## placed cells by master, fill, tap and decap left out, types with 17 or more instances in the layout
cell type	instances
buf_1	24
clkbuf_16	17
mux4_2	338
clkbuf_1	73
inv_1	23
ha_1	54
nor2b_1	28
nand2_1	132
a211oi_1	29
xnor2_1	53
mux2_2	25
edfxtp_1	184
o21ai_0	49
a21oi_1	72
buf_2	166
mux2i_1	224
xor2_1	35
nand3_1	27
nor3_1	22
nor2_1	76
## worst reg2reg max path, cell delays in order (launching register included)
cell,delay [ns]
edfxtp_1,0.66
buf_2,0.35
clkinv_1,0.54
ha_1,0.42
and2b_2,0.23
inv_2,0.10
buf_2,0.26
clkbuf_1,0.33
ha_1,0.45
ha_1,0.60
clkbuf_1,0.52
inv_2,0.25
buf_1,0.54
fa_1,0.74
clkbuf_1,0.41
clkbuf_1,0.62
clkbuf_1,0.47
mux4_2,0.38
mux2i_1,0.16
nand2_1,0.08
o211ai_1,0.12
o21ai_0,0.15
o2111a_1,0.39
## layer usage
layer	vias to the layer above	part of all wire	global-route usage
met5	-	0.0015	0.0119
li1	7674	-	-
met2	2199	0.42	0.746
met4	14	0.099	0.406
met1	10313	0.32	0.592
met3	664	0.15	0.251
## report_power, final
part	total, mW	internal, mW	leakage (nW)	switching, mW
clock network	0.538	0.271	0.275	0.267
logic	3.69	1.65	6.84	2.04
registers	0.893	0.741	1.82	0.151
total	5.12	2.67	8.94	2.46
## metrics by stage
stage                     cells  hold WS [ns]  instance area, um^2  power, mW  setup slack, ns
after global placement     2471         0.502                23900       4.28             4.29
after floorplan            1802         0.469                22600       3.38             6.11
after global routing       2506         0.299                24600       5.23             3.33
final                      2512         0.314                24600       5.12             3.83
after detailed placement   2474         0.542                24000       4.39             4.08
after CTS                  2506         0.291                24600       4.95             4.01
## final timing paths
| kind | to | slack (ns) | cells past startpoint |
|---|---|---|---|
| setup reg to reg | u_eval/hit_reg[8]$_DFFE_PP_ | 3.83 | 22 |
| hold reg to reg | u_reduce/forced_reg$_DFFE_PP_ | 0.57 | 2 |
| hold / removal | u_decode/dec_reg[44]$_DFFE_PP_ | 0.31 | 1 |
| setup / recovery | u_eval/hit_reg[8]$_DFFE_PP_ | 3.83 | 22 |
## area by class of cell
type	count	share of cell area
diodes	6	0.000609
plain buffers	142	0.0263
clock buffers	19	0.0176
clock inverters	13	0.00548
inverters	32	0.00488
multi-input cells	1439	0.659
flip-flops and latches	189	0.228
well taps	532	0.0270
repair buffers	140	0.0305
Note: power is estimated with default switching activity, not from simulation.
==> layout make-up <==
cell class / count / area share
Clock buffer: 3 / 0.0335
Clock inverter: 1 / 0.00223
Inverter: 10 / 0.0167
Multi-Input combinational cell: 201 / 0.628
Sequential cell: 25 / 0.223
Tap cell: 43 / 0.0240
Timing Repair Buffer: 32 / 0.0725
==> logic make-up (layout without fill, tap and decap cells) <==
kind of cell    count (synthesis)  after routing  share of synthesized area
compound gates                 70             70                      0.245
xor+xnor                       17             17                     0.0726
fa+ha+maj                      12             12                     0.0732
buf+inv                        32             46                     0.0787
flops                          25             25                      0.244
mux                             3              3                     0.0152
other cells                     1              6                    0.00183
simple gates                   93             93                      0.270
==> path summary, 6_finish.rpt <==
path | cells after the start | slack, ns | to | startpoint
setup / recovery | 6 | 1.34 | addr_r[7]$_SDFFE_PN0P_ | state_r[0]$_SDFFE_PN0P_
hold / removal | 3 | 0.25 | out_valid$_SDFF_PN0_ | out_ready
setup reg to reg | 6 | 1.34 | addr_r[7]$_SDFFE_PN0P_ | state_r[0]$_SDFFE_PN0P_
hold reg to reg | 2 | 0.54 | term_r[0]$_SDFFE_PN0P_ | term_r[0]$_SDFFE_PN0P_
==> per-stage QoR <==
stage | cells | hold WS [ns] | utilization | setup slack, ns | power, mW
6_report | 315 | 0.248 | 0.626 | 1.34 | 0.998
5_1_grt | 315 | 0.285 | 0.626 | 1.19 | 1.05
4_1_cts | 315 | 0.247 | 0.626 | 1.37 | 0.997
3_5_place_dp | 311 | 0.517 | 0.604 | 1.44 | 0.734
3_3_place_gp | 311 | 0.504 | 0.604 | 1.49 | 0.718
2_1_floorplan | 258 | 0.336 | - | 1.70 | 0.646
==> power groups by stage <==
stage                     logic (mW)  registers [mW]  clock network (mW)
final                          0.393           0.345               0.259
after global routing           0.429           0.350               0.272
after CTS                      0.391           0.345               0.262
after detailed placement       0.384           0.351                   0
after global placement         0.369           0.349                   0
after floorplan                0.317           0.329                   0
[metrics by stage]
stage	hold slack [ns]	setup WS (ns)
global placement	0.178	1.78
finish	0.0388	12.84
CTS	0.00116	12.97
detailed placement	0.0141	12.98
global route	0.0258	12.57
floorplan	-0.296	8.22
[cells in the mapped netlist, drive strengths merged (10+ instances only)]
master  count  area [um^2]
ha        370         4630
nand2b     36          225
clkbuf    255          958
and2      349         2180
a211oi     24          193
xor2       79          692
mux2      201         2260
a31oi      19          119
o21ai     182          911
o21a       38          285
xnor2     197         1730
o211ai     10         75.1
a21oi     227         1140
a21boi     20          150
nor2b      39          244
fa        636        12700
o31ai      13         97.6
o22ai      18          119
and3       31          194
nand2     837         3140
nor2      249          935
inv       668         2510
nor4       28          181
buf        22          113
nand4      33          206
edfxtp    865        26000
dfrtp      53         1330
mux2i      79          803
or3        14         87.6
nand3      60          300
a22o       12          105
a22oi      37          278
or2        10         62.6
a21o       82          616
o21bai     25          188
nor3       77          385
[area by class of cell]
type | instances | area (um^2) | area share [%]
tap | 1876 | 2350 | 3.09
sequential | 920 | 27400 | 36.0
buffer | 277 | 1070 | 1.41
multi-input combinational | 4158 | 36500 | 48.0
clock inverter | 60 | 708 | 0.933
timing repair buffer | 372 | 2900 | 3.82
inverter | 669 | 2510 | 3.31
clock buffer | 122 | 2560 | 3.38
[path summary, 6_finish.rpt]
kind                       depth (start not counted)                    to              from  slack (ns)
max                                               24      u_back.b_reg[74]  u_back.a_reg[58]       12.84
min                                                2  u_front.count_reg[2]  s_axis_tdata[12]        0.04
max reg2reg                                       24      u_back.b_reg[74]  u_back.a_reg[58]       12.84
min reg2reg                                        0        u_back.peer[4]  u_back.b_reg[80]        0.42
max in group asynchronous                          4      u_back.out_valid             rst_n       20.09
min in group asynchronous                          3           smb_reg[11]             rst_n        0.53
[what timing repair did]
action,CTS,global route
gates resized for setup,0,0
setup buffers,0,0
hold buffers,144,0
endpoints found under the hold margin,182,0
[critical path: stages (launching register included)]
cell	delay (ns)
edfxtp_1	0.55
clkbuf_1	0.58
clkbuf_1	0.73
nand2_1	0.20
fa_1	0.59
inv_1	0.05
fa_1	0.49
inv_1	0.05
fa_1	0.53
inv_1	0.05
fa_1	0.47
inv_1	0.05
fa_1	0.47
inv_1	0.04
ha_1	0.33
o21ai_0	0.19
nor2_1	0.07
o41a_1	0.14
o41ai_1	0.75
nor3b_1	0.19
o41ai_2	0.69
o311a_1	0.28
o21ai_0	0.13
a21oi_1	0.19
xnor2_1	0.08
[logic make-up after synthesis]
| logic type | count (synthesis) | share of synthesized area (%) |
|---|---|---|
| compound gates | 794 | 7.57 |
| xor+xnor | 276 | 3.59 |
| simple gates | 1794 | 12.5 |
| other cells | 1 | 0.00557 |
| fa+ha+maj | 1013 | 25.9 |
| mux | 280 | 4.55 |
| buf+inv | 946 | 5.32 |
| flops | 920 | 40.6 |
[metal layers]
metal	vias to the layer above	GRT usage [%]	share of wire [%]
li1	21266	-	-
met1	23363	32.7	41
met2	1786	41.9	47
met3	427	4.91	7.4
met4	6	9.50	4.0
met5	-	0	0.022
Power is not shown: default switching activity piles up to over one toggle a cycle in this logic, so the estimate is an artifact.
--- src/rtl/trapezoid_velocity_profile_defines.svh ---
// Assertion macros shared by the trapezoid velocity profile RTL.
`ifndef TRAPEZOID_VELOCITY_PROFILE_DEFINES_SVH
`define TRAPEZOID_VELOCITY_PROFILE_DEFINES_SVH
`ifndef NO_ASSERTIONS
`define TVP_ASSERT(name, clk, rst, prop, msg) \
   name: assert property (@(posedge clk) disable iff (rst) prop) else $error(msg);
`define TVP_ASSERT_IMPL(name, clk, rst, ante, cons, msg) \
   name: assert property (@(posedge clk) disable iff (rst) (ante) |-> (cons)) else $error(msg);
`else
`define TVP_ASSERT(name, clk, rst, prop, msg)
`define TVP_ASSERT_IMPL(name, clk, rst, ante, cons, msg)
`endif
`endif

--- src/rtl/tvp_pkg.sv ---
// Types and constants of the trapezoid velocity profile generator.
package tvp_pkg;

   localparam int POS_W      = 25;
   localparam int MAG_W      = 25;
   localparam int WIN_W      = 16;
   localparam int SCALE_W    = 4;
   localparam int TICK_W     = 20;
   localparam int AEND_W     = TICK_W + 1;
   localparam int ACC_W      = 16;
   localparam int LIM_W      = 16;
   localparam int CSR_DATA_W = 16;
   localparam int CSR_ADDR_W = 2;
   localparam int VEL_W      = 26;
   localparam int VOUT_W     = 17;
   localparam int FRAC_W     = 8;

   localparam int REQ_TDATA_W = 72;
   localparam int RSP_TDATA_W = 24;

   localparam int PROD_W     = 2 * TICK_W;
   localparam int MAG125_W   = 32;
   localparam int NUM_SHIFT  = 13;
   localparam int NUM_W      = MAG125_W + NUM_SHIFT;
   localparam int DIFF_W     = NUM_W + 1;
   localparam int SQ_REM_W   = TICK_W + 1;
   localparam int SQ_TRY_W   = SQ_REM_W + 2;
   localparam int DIV_STEPS  = NUM_W;
   localparam int SQRT_STEPS = TICK_W;
   localparam int CNT_W      = $clog2(DIV_STEPS);

   localparam logic [CNT_W-1:0] DIV_LAST  = CNT_W'(DIV_STEPS - 1);
   localparam logic [CNT_W-1:0] SQRT_LAST = CNT_W'(SQRT_STEPS - 1);

   localparam logic [TICK_W-1:0] DECEL_RESET = TICK_W'(100000);
   localparam logic [AEND_W-1:0] ACCEL_RESET = '1;

   localparam logic [ACC_W-1:0]   ACCEL_STEP_RESET = ACC_W'(16305);
   localparam logic [LIM_W-1:0]   VEL_LIMIT_RESET  = LIM_W'(21845);
   localparam logic [SCALE_W-1:0] TIME_SCALE_RESET = SCALE_W'(3);

   localparam logic [CSR_ADDR_W-1:0] CSR_ACCEL_STEP = CSR_ADDR_W'(0);
   localparam logic [CSR_ADDR_W-1:0] CSR_VEL_LIMIT  = CSR_ADDR_W'(1);
   localparam logic [CSR_ADDR_W-1:0] CSR_TIME_SCALE = CSR_ADDR_W'(2);

   localparam logic CMD_TICK = 1'b0;
   localparam logic CMD_PLAN = 1'b1;

   typedef enum logic [2:0] {
      PLAN_IDLE,
      PLAN_DIV,
      PLAN_CMP,
      PLAN_SQRT,
      PLAN_DONE
   } plan_state_type;

   typedef struct packed {
      logic              start;
      logic [TICK_W-1:0] time_ticks;
      logic [MAG_W-1:0]  dist_mag;
      logic [ACC_W-1:0]  accel;
   } plan_req_type;

   typedef struct packed {
      logic              busy;
      logic              done;
      logic              err;
      logic [TICK_W-1:0] root;
   } plan_rsp_type;

endpackage

--- src/rtl/tvp_plan.sv ---
// Bit-serial plan unit: divide, square and integer square root for one move plan.
`include "trapezoid_velocity_profile_defines.svh"

module tvp_plan (
   input  logic                  clock,
   input  logic                  reset,
   input  tvp_pkg::plan_req_type plan_req,
   input  logic                  plan_ack,
   output tvp_pkg::plan_rsp_type plan_rsp
);
   import tvp_pkg::*;

   plan_state_type state_ff, state_in;

   logic [NUM_W-1:0]    num_ff;
   logic [ACC_W-1:0]    rem_ff;
   logic [ACC_W-1:0]    acc_ff;
   logic [PROD_W-1:0]   mcand_ff;
   logic [TICK_W-1:0]   mplier_ff;
   logic [PROD_W-1:0]   prod_ff;
   logic [CNT_W-1:0]    cnt_ff;
   logic                err_ff;
   logic [PROD_W-1:0]   x_ff;
   logic [SQ_REM_W-1:0] sq_rem_ff;
   logic [TICK_W-1:0]   root_ff;

   logic [MAG125_W-1:0] mag_ext;
   logic [MAG125_W-1:0] mag125;
   logic [ACC_W:0]      div_try;
   logic                q_bit;
   logic [ACC_W-1:0]    div_rem_in;
   logic [DIFF_W-1:0]   diff;
   logic                diff_nonpos;
   logic [SQ_TRY_W-1:0] sq_try;
   logic [SQ_TRY_W-1:0] sq_trial;
   logic                sq_bit;

   assign mag_ext = MAG125_W'(plan_req.dist_mag);
   assign mag125  = (mag_ext << 7) - (mag_ext << 1) - mag_ext;

   assign div_try    = {rem_ff, num_ff[NUM_W-1]};
   assign q_bit      = div_try >= {1'b0, acc_ff};
   assign div_rem_in = q_bit ? ACC_W'(div_try - {1'b0, acc_ff}) : div_try[ACC_W-1:0];

   assign diff        = DIFF_W'(prod_ff) - {1'b0, num_ff};
   assign diff_nonpos = diff[DIFF_W-1] || (diff == '0);

   assign sq_try   = {sq_rem_ff, x_ff[PROD_W-1 -: 2]};
   assign sq_trial = {1'b0, root_ff, 2'b01};
   assign sq_bit   = sq_try >= sq_trial;

   always_ff @(posedge clock) begin
      if (reset) begin
         state_ff <= PLAN_IDLE;
      end else begin
         state_ff <= state_in;
      end
   end

   always_comb begin
      state_in = state_ff;
      unique case (state_ff)
         PLAN_IDLE: begin
            if (plan_req.start) state_in = PLAN_DIV;
         end
         PLAN_DIV: begin
            if (cnt_ff == DIV_LAST) state_in = PLAN_CMP;
         end
         PLAN_CMP: begin
            state_in = diff_nonpos ? PLAN_DONE : PLAN_SQRT;
         end
         PLAN_SQRT: begin
            if (cnt_ff == SQRT_LAST) state_in = PLAN_DONE;
         end
         PLAN_DONE: begin
            if (plan_ack) state_in = PLAN_IDLE;
         end
         default: state_in = PLAN_IDLE;
      endcase
   end

   always_comb begin
      plan_rsp.busy = state_ff != PLAN_IDLE;
      plan_rsp.done = state_ff == PLAN_DONE;
      plan_rsp.err  = err_ff;
      plan_rsp.root = root_ff;
   end

   always_ff @(posedge clock) begin
      case (state_ff)
         PLAN_IDLE: begin
            if (plan_req.start) begin
               num_ff    <= {mag125, NUM_SHIFT'(0)};
               rem_ff    <= '0;
               acc_ff    <= plan_req.accel;
               mcand_ff  <= PROD_W'(plan_req.time_ticks);
               mplier_ff <= plan_req.time_ticks;
               prod_ff   <= '0;
               cnt_ff    <= '0;
            end
         end
         PLAN_DIV: begin
            num_ff    <= {num_ff[NUM_W-2:0], q_bit};
            rem_ff    <= div_rem_in;
            prod_ff   <= prod_ff + (mplier_ff[0] ? mcand_ff : '0);
            mcand_ff  <= mcand_ff << 1;
            mplier_ff <= mplier_ff >> 1;
            cnt_ff    <= cnt_ff + 1'b1;
         end
         PLAN_CMP: begin
            err_ff    <= diff_nonpos;
            x_ff      <= diff[PROD_W-1:0];
            sq_rem_ff <= '0;
            root_ff   <= '0;
            cnt_ff    <= '0;
         end
         PLAN_SQRT: begin
            x_ff      <= x_ff << 2;
            sq_rem_ff <= sq_bit ? SQ_REM_W'(sq_try - sq_trial) : sq_try[SQ_REM_W-1:0];
            root_ff   <= {root_ff[TICK_W-2:0], sq_bit};
            cnt_ff    <= cnt_ff + 1'b1;
         end
         default: ;
      endcase
   end

   `TVP_ASSERT_IMPL(a_div_rem_below_divisor, clock, reset, state_ff == PLAN_DIV, rem_ff < acc_ff, "division remainder not below divisor")
   `TVP_ASSERT_IMPL(a_div_divisor_nonzero, clock, reset, state_ff == PLAN_DIV, acc_ff != '0, "zero divisor in division")
   `TVP_ASSERT(a_done_after_work, clock, reset, (state_ff == PLAN_DONE) |-> ($past(state_ff) != PLAN_IDLE), "plan finished without work")

endmodule

--- src/rtl/trapezoid_velocity_profile.sv ---
// Top level of the single-axis trapezoid velocity profile generator.
//
// Channel  Direction  Handshake              Payload
// req      in         req_tvalid/req_tready  req_tuser cmd, req_tdata plan fields and stop
// rsp      out        rsp_tvalid/rsp_tready  rsp_tdata velocity, done and error flags
// csr      in         csr_we                 csr_addr register index, csr_wdata value
//
// A tick's result is registered in the cycle after its transfer.
// A plan runs the bit-serial divider (45 steps, squaring runs beside it), then a compare, and
// when the window is long enough the 20-step square root; a too-short window skips the root.
// Reset is synchronous and restores the register and profile state.
// While a plan runs or the result register is full and stalled, req_tready stays low.

`include "trapezoid_velocity_profile_defines.svh"

module trapezoid_velocity_profile (
   input  logic                                clock,
   input  logic                                reset,
   input  logic                                req_tvalid,
   output logic                                req_tready,
   // origin_pos[24:0], target_pos[49:25], window_ms[65:50], stop[66], zero fill
   input  logic [tvp_pkg::REQ_TDATA_W-1:0]     req_tdata,
   // cmd[0]
   input  logic                                req_tuser,
   output logic                                rsp_tvalid,
   input  logic                                rsp_tready,
   // velocity_cmd[16:0], move_done[17], plan_error[18], zero fill
   output logic [tvp_pkg::RSP_TDATA_W-1:0]     rsp_tdata,
   input  logic                                csr_we,
   input  logic [tvp_pkg::CSR_ADDR_W-1:0]      csr_addr,
   input  logic [tvp_pkg::CSR_DATA_W-1:0]      csr_wdata
);
   import tvp_pkg::*;

   logic [ACC_W-1:0]   accel_step_ff;
   logic [LIM_W-1:0]   vel_limit_ff;
   logic [SCALE_W-1:0] time_scale_ff;

   logic [TICK_W-1:0]       tick_count_ff, tick_count_in;
   logic signed [AEND_W-1:0] accel_end_ff, accel_end_in;
   logic [TICK_W-1:0]       decel_start_ff, decel_start_in;
   logic [TICK_W-1:0]       move_end_ff, move_end_in;
   logic signed [VEL_W-1:0] velocity_acc_ff, velocity_acc_in;
   logic signed [1:0]       direction_ff, direction_in;

   logic                     rsp_valid_ff, rsp_valid_in;
   logic signed [VOUT_W-1:0] rsp_vel_ff, rsp_vel_in;
   logic                     rsp_done_ff, rsp_done_in;
   logic                     rsp_err_ff, rsp_err_in;

   plan_req_type plan_req;
   plan_rsp_type plan_rsp;
   logic         plan_ack;

   logic                     req_fire;
   logic                     is_plan;
   logic                     is_tick;
   logic signed [POS_W-1:0]  origin_pos;
   logic signed [POS_W-1:0]  target_pos;
   logic [WIN_W-1:0]         window_ms;
   logic                     stop;
   logic signed [POS_W:0]    travel;
   logic [MAG_W-1:0]         dist_mag;
   logic [TICK_W-1:0]        time_ticks;
   logic [TICK_W:0]          ae_sum;
   logic [TICK_W:0]          ds_sum;

   logic [TICK_W-1:0]        tick_next;
   logic                     in_accel;
   logic                     at_end;
   logic                     in_decel;
   logic signed [VEL_W:0]    step_pos;
   logic signed [VEL_W:0]    step_dir;
   logic signed [VEL_W:0]    delta;
   logic signed [VEL_W:0]    vel_sum;
   logic signed [VEL_W:0]    lim;
   logic signed [VEL_W-1:0]  vel_new;
   logic [VEL_W-1:0]         vel_mag;
   logic [VOUT_W-1:0]        vel_int;

   assign origin_pos = req_tdata[POS_W-1:0];
   assign target_pos = req_tdata[2*POS_W-1:POS_W];
   assign window_ms  = req_tdata[2*POS_W+WIN_W-1:2*POS_W];
   assign stop       = req_tdata[2*POS_W+WIN_W];

   assign req_tready = !plan_rsp.busy && (!rsp_valid_ff || rsp_tready);
   assign req_fire   = req_tvalid && req_tready;
   assign is_plan    = req_fire && (req_tuser == CMD_PLAN);
   assign is_tick    = req_fire && (req_tuser == CMD_TICK) && !stop;
   assign plan_ack   = plan_rsp.done && (!rsp_valid_ff || rsp_tready);

   assign travel     = (POS_W+1)'(target_pos) - (POS_W+1)'(origin_pos);
   assign dist_mag   = travel[POS_W] ? MAG_W'(-travel) : travel[MAG_W-1:0];
   assign time_ticks = TICK_W'(window_ms) * TICK_W'(time_scale_ff);

   assign plan_req.start      = is_plan;
   assign plan_req.time_ticks = time_ticks;
   assign plan_req.dist_mag   = dist_mag;
   assign plan_req.accel      = (accel_step_ff == '0) ? ACC_W'(1) : accel_step_ff;

   tvp_plan u_plan (
      .clock    (clock),
      .reset    (reset),
      .plan_req (plan_req),
      .plan_ack (plan_ack),
      .plan_rsp (plan_rsp)
   );

   assign ae_sum = {1'b0, move_end_ff} - {1'b0, plan_rsp.root};
   assign ds_sum = {1'b0, move_end_ff} + {1'b0, plan_rsp.root};

   assign tick_next = tick_count_ff + 1'b1;
   assign in_accel  = $signed({1'b0, tick_next}) < accel_end_ff;
   assign at_end    = tick_next >= move_end_ff;
   assign in_decel  = tick_next >= decel_start_ff;
   assign lim       = $signed({3'b000, vel_limit_ff, FRAC_W'(0)});
   assign step_pos  = $signed((VEL_W+1)'(accel_step_ff));

   always_comb begin
      if (direction_ff == 2'sd1) begin
         step_dir = step_pos;
      end else if (direction_ff == -2'sd1) begin
         step_dir = -step_pos;
      end else begin
         step_dir = '0;
      end
      if (in_accel) begin
         delta = step_dir;
      end else if (in_decel) begin
         delta = -step_dir;
      end else begin
         delta = '0;
      end
      vel_sum = {velocity_acc_ff[VEL_W-1], velocity_acc_ff} + delta;
      if (!in_accel && at_end) begin
         vel_sum = '0;
      end
      if (vel_sum > lim) begin
         vel_new = VEL_W'(lim);
      end else if (vel_sum < -lim) begin
         vel_new = VEL_W'(-lim);
      end else begin
         vel_new = VEL_W'(vel_sum);
      end
      vel_mag = vel_new[VEL_W-1] ? VEL_W'(-vel_new) : vel_new;
      vel_int = vel_mag[VOUT_W+FRAC_W-1:FRAC_W];
   end

   always_comb begin
      tick_count_in   = tick_count_ff;
      accel_end_in    = accel_end_ff;
      decel_start_in  = decel_start_ff;
      move_end_in     = move_end_ff;
      velocity_acc_in = velocity_acc_ff;
      direction_in    = direction_ff;
      if (is_plan) begin
         move_end_in  = time_ticks;
         direction_in = travel[POS_W] ? -2'sd1 : ((travel != '0) ? 2'sd1 : 2'sd0);
      end
      if (plan_ack && !plan_rsp.err) begin
         accel_end_in   = $signed({1'b0, ae_sum[TICK_W:1]});
         decel_start_in = ds_sum[TICK_W:1];
      end
      if (is_tick) begin
         velocity_acc_in = vel_new;
         if (!in_accel && at_end) begin
            tick_count_in  = '0;
            accel_end_in   = ACCEL_RESET;
            decel_start_in = DECEL_RESET;
         end else begin
            tick_count_in = tick_next;
         end
      end
   end

   always_comb begin
      rsp_valid_in = rsp_valid_ff;
      rsp_vel_in   = rsp_vel_ff;
      rsp_done_in  = rsp_done_ff;
      rsp_err_in   = rsp_err_ff;
      if (rsp_tready) begin
         rsp_valid_in = 1'b0;
      end
      if (plan_ack) begin
         rsp_valid_in = 1'b1;
         rsp_vel_in   = '0;
         rsp_done_in  = 1'b0;
         rsp_err_in   = plan_rsp.err;
      end else if (req_fire && (req_tuser == CMD_TICK)) begin
         rsp_valid_in = 1'b1;
         rsp_err_in   = 1'b0;
         if (stop) begin
            rsp_vel_in  = '0;
            rsp_done_in = 1'b0;
         end else begin
            rsp_vel_in  = vel_new[VEL_W-1] ? $signed(-vel_int) : $signed(vel_int);
            rsp_done_in = !in_accel && at_end;
         end
      end
   end

   always_ff @(posedge clock) begin
      if (reset) begin
         accel_step_ff   <= ACCEL_STEP_RESET;
         vel_limit_ff    <= VEL_LIMIT_RESET;
         time_scale_ff   <= TIME_SCALE_RESET;
         tick_count_ff   <= '0;
         accel_end_ff    <= ACCEL_RESET;
         decel_start_ff  <= DECEL_RESET;
         move_end_ff     <= '0;
         velocity_acc_ff <= '0;
         direction_ff    <= '0;
         rsp_valid_ff    <= 1'b0;
      end else begin
         if (csr_we) begin
            unique case (csr_addr)
               CSR_ACCEL_STEP: accel_step_ff <= csr_wdata[ACC_W-1:0];
               CSR_VEL_LIMIT:  vel_limit_ff  <= csr_wdata[LIM_W-1:0];
               CSR_TIME_SCALE: time_scale_ff <= csr_wdata[SCALE_W-1:0];
               default: ;
            endcase
         end
         tick_count_ff   <= tick_count_in;
         accel_end_ff    <= accel_end_in;
         decel_start_ff  <= decel_start_in;
         move_end_ff     <= move_end_in;
         velocity_acc_ff <= velocity_acc_in;
         direction_ff    <= direction_in;
         rsp_valid_ff    <= rsp_valid_in;
      end
   end

   always_ff @(posedge clock) begin
      rsp_vel_ff  <= rsp_vel_in;
      rsp_done_ff <= rsp_done_in;
      rsp_err_ff  <= rsp_err_in;
   end

   assign rsp_tvalid = rsp_valid_ff;
   assign rsp_tdata  = RSP_TDATA_W'({rsp_err_ff, rsp_done_ff, rsp_vel_ff});

   `TVP_ASSERT_IMPL(a_done_clears_count, clock, reset, rsp_valid_ff && rsp_done_ff, tick_count_ff == '0, "move done reported with a running tick count")
   `TVP_ASSERT(a_phase_order, clock, reset, accel_end_ff <= $signed({1'b0, decel_start_ff}), "acceleration ends after deceleration starts")
   `TVP_ASSERT_IMPL(a_no_transfer_while_planning, clock, reset, plan_rsp.busy, !req_tready, "input transfer possible during a plan")

endmodule

--- config.mk ---
export PLATFORM = sky130hd
export DESIGN_NAME = trapezoid_velocity_profile
export DESIGN_NICKNAME = d
export VERILOG_FILES = /design/src/rtl/tvp_pkg.sv /design/src/rtl/tvp_plan.sv /design/src/rtl/trapezoid_velocity_profile.sv
export VERILOG_INCLUDE_DIRS = /design/src /design/src/rtl
export SDC_FILE = /design/constraint.sdc
export NUM_CORES = 2
export LEC_CHECK = 0
export ABC_AREA = 1
export BUFFER_PORTS_ARGS = -buffer_cell sky130_fd_sc_hd__buf_2
export CORE_MARGIN = 1
export CORE_UTILIZATION = 58
export DETAILED_ROUTE_END_ITERATION = 10
export PLACE_DENSITY = 0.83
export SLEW_MARGIN = 20
export SYNTH_ARGS = -nofsm -noshare
export SYNTH_HDL_FRONTEND = slang
export SYNTH_HIERARCHICAL = 1
export SYNTH_SLANG_ARGS = --single-unit
export TNS_END_PERCENT = 5
--- constraint.sdc ---
create_clock -name clock -period 9 [get_ports clock]
set_input_delay 0 -clock clock [delete_from_list [all_inputs] [get_ports clock]]
set_output_delay 0 -clock clock [all_outputs]
set_load 0.02 [all_outputs]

▶ [Instructions for the task] Give the lines again, exactly as they stand, from the beginning of the data through the line with "reg | u_eval/hit_reg[8]$_DFFE_PP_ | 3.83 | 22 |".

▶ [Output for this task]
## placed cells by master, fill, tap and decap left out, types with 17 or more instances in the layout
cell type	instances
buf_1	24
clkbuf_16	17
mux4_2	338
clkbuf_1	73
inv_1	23
ha_1	54
nor2b_1	28
nand2_1	132
a211oi_1	29
xnor2_1	53
mux2_2	25
edfxtp_1	184
o21ai_0	49
a21oi_1	72
buf_2	166
mux2i_1	224
xor2_1	35
nand3_1	27
nor3_1	22
nor2_1	76
## worst reg2reg max path, cell delays in order (launching register included)
cell,delay [ns]
edfxtp_1,0.66
buf_2,0.35
clkinv_1,0.54
ha_1,0.42
and2b_2,0.23
inv_2,0.10
buf_2,0.26
clkbuf_1,0.33
ha_1,0.45
ha_1,0.60
clkbuf_1,0.52
inv_2,0.25
buf_1,0.54
fa_1,0.74
clkbuf_1,0.41
clkbuf_1,0.62
clkbuf_1,0.47
mux4_2,0.38
mux2i_1,0.16
nand2_1,0.08
o211ai_1,0.12
o21ai_0,0.15
o2111a_1,0.39
## layer usage
layer	vias to the layer above	part of all wire	global-route usage
met5	-	0.0015	0.0119
li1	7674	-	-
met2	2199	0.42	0.746
met4	14	0.099	0.406
met1	10313	0.32	0.592
met3	664	0.15	0.251
## report_power, final
part	total, mW	internal, mW	leakage (nW)	switching, mW
clock network	0.538	0.271	0.275	0.267
logic	3.69	1.65	6.84	2.04
registers	0.893	0.741	1.82	0.151
total	5.12	2.67	8.94	2.46
## metrics by stage
stage                     cells  hold WS [ns]  instance area, um^2  power, mW  setup slack, ns
after global placement     2471         0.502                23900       4.28             4.29
after floorplan            1802         0.469                22600       3.38             6.11
after global routing       2506         0.299                24600       5.23             3.33
final                      2512         0.314                24600       5.12             3.83
after detailed placement   2474         0.542                24000       4.39             4.08
after CTS                  2506         0.291                24600       4.95             4.01
## final timing paths
| kind | to | slack (ns) | cells past startpoint |
|---|---|---|---|
| setup reg to reg | u_eval/hit_reg[8]$_DFFE_PP_ | 3.83 | 22 |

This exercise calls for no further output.